• [EXERCISE]
Look through the entries below and show every line containing the word "what".
--- EXTRACTED ENTRIES Enclosed Below ---
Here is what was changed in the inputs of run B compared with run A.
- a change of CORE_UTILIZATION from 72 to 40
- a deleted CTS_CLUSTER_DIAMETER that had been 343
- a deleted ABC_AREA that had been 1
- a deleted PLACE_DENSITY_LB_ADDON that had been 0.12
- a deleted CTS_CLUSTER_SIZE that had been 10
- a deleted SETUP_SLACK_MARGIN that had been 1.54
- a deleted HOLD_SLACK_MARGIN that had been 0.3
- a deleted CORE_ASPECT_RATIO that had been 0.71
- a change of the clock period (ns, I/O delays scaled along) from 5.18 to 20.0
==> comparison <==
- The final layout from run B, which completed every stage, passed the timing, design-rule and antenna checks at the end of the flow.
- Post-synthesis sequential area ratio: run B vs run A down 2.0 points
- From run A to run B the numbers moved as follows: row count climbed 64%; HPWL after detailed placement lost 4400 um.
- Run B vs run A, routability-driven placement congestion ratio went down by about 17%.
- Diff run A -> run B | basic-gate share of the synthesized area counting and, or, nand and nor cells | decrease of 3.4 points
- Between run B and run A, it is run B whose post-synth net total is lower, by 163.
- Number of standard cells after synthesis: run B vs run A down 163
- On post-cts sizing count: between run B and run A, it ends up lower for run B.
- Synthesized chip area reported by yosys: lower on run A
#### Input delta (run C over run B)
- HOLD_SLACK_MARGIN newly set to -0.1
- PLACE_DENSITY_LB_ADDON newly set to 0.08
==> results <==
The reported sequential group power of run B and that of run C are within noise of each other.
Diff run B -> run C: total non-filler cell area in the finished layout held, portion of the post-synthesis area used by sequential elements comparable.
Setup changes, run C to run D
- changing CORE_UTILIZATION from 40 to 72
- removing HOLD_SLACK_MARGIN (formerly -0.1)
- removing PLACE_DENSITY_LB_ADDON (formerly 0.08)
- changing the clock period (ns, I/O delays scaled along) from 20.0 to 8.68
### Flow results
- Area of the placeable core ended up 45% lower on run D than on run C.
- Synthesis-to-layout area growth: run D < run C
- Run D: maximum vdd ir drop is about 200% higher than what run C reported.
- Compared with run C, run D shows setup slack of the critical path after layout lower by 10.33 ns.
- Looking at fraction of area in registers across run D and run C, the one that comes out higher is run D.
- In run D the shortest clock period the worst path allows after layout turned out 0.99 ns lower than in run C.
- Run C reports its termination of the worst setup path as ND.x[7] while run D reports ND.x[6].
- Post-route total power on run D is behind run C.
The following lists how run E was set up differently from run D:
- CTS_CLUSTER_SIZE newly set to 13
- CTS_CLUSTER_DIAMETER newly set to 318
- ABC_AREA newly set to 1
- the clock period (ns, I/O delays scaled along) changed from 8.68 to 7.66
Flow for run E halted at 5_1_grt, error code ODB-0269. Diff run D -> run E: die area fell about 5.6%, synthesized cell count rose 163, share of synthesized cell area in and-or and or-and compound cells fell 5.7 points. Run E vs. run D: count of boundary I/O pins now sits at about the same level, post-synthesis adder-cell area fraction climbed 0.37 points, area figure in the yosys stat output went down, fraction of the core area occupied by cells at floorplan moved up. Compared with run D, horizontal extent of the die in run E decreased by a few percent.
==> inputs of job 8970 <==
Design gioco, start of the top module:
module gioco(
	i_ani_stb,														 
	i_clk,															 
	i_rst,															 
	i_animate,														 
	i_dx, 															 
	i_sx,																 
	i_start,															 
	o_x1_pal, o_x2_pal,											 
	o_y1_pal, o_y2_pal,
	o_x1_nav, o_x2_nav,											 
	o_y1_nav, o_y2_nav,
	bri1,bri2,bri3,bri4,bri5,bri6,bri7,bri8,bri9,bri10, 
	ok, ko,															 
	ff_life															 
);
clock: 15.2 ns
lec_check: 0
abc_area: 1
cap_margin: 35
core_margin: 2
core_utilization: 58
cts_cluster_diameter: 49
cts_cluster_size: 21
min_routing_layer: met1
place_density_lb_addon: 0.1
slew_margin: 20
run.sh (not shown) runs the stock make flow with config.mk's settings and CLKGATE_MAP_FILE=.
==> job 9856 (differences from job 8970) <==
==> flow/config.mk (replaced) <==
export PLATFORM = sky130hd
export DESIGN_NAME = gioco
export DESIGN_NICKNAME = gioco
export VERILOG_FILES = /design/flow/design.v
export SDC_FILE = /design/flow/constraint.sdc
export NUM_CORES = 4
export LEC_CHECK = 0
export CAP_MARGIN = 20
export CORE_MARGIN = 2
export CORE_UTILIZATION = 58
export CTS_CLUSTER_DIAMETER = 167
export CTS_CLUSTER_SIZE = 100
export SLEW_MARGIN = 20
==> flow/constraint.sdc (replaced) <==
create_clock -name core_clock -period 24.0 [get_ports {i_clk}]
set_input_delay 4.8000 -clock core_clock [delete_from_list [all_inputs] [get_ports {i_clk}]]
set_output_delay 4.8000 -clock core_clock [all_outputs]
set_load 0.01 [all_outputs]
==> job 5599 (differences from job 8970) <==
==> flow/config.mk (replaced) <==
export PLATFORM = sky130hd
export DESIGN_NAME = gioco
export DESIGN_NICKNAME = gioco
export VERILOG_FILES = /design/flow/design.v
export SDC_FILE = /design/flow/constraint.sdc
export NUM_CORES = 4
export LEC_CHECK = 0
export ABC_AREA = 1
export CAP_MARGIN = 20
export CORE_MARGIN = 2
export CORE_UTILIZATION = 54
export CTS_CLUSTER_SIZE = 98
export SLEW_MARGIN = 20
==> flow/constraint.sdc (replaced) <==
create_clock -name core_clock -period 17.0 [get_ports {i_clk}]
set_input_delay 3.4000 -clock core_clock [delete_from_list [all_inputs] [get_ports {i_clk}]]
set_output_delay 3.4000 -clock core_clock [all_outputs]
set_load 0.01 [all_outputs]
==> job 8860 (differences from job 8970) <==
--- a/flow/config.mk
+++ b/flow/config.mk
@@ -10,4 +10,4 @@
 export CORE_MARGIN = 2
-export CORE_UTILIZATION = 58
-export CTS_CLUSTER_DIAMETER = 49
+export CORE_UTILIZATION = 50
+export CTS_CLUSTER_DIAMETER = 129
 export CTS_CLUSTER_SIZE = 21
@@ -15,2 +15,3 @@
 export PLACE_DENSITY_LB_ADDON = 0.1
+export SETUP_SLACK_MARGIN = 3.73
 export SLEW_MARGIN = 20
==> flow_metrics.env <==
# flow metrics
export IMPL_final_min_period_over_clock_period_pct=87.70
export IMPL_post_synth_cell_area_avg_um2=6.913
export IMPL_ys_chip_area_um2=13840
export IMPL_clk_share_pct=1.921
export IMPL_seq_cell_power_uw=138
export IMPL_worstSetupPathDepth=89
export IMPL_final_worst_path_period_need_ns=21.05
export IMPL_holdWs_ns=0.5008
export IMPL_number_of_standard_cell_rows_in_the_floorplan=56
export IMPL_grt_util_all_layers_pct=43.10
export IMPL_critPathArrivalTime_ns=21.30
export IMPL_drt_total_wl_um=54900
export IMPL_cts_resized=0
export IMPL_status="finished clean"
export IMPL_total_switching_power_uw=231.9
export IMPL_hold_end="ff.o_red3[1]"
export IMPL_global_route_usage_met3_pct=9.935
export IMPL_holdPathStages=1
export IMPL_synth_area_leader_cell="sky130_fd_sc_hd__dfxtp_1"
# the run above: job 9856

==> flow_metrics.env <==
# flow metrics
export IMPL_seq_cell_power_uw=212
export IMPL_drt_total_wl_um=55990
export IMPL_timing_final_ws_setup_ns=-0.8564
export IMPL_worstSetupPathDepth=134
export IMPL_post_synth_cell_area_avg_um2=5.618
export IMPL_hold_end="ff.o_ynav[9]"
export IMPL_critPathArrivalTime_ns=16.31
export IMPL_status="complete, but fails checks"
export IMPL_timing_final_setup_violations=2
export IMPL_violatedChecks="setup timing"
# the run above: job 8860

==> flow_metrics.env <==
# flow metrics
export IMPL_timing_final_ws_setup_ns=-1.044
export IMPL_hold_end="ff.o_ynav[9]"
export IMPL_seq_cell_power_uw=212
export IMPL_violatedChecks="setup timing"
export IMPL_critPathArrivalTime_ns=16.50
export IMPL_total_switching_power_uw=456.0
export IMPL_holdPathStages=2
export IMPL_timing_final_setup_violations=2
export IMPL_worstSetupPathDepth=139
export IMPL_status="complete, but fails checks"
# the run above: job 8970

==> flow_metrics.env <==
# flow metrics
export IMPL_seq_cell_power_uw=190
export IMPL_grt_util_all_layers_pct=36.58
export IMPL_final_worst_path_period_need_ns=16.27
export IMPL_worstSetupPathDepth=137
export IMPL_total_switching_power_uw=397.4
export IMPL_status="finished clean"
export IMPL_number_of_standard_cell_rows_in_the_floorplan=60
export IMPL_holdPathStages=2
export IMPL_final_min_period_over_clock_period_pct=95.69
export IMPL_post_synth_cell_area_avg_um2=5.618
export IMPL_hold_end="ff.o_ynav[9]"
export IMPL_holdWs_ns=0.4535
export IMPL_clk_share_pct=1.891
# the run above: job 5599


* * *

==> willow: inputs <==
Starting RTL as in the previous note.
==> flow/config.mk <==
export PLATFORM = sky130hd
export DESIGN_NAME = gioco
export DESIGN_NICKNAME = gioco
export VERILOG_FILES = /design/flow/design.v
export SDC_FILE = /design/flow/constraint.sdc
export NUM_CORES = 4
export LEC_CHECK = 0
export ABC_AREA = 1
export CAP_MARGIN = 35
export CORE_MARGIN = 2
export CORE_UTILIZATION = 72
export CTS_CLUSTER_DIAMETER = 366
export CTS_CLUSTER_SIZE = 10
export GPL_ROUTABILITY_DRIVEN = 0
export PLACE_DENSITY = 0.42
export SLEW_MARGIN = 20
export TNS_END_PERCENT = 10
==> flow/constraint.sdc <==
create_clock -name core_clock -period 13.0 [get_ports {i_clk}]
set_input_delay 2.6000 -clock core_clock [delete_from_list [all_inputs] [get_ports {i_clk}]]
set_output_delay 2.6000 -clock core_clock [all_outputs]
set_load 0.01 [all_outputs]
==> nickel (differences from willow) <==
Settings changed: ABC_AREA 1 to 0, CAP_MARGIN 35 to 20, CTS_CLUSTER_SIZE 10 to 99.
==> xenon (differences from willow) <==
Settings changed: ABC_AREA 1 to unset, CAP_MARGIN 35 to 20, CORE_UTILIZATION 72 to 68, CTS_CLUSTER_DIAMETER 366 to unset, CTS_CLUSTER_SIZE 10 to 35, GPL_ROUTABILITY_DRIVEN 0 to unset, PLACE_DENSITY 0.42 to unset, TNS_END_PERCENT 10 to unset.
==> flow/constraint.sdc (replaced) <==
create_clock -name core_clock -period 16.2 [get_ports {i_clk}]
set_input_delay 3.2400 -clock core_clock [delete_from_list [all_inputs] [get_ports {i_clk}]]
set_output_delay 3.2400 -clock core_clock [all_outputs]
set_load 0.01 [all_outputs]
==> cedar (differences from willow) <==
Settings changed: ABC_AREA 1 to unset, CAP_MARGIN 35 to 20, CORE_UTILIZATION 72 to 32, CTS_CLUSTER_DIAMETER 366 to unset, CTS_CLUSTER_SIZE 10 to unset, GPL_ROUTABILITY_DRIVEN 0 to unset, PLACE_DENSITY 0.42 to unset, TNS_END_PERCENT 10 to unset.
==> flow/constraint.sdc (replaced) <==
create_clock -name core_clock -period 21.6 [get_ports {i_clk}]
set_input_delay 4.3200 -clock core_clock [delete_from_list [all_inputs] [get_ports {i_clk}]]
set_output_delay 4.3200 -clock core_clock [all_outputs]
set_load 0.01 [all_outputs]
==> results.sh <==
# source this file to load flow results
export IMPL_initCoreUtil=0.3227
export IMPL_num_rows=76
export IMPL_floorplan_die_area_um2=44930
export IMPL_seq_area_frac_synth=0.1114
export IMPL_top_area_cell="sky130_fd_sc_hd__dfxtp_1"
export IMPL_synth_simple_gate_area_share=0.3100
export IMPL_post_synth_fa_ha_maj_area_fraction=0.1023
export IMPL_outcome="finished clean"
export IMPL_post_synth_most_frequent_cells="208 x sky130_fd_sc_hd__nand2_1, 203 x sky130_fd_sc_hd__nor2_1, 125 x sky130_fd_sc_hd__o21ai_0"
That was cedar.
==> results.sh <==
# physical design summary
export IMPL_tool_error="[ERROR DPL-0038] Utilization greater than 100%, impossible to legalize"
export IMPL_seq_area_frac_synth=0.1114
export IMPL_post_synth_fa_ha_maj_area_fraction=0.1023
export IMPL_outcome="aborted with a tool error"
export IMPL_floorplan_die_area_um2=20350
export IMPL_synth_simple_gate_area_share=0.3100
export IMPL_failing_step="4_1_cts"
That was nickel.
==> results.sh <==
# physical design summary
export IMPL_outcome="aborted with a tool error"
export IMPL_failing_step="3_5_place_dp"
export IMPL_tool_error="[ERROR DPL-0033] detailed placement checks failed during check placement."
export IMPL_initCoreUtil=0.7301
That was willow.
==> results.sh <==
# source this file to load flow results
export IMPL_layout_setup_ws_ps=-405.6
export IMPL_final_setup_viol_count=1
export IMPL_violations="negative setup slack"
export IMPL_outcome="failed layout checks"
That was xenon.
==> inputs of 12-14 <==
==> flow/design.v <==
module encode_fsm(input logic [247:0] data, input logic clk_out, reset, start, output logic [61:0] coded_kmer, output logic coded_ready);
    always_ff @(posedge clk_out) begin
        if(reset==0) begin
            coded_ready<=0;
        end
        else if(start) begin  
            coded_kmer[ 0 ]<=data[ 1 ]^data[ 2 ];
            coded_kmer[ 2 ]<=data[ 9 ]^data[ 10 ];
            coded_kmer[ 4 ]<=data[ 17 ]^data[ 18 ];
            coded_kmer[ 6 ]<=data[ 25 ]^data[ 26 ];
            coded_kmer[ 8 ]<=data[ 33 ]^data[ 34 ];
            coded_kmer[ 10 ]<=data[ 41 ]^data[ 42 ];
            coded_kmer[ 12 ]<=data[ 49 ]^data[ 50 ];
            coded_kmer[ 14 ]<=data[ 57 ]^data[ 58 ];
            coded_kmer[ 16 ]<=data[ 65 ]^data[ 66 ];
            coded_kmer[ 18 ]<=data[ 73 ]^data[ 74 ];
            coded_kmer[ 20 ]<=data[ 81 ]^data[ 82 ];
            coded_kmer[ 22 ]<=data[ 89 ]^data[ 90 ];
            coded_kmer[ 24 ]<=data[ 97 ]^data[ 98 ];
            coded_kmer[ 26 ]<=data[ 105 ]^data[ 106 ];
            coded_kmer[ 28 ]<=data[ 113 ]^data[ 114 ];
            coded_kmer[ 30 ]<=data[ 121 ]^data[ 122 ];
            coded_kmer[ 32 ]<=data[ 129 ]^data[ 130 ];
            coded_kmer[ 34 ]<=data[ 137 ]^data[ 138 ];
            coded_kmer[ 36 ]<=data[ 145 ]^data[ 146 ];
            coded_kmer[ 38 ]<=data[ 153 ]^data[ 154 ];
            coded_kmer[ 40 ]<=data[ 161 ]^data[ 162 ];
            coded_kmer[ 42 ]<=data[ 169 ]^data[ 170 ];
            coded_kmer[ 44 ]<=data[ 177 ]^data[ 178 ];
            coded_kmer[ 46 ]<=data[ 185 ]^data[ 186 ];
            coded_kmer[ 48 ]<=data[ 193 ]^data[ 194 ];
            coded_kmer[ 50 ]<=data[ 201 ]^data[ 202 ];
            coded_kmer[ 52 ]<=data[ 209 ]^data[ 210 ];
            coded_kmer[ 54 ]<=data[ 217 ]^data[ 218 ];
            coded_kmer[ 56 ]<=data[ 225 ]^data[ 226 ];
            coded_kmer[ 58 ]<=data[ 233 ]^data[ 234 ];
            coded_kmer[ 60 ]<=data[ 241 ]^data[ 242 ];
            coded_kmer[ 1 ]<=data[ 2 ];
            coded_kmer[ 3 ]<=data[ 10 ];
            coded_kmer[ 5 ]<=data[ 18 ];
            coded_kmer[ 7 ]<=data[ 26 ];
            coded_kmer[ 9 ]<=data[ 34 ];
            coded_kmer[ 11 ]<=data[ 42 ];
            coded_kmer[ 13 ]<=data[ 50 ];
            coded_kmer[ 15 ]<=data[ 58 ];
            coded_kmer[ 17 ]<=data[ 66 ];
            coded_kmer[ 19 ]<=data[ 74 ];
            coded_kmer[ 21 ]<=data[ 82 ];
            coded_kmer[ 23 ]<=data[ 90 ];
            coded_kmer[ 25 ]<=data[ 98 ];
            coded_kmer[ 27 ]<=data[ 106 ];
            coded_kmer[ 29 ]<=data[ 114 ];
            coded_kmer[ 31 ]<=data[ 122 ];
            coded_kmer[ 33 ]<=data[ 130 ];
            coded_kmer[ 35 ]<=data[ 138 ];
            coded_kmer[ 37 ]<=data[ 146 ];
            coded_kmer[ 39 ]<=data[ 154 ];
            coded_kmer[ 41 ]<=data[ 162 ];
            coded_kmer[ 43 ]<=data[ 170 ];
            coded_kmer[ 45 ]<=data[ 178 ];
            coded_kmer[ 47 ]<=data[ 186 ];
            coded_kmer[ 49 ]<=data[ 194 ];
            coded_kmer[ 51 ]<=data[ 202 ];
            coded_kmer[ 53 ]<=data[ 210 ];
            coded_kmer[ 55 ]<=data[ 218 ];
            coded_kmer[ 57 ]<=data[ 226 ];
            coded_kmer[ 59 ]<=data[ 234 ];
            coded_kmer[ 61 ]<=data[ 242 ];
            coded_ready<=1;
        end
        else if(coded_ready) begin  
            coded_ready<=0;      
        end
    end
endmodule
--- End of Enclosed EXTRACTED ENTRIES ---
• [TASK RESPONSE]
Here is what was changed in the inputs of run B compared with run A.
- Run D: maximum vdd ir drop is about 200% higher than what run C reported.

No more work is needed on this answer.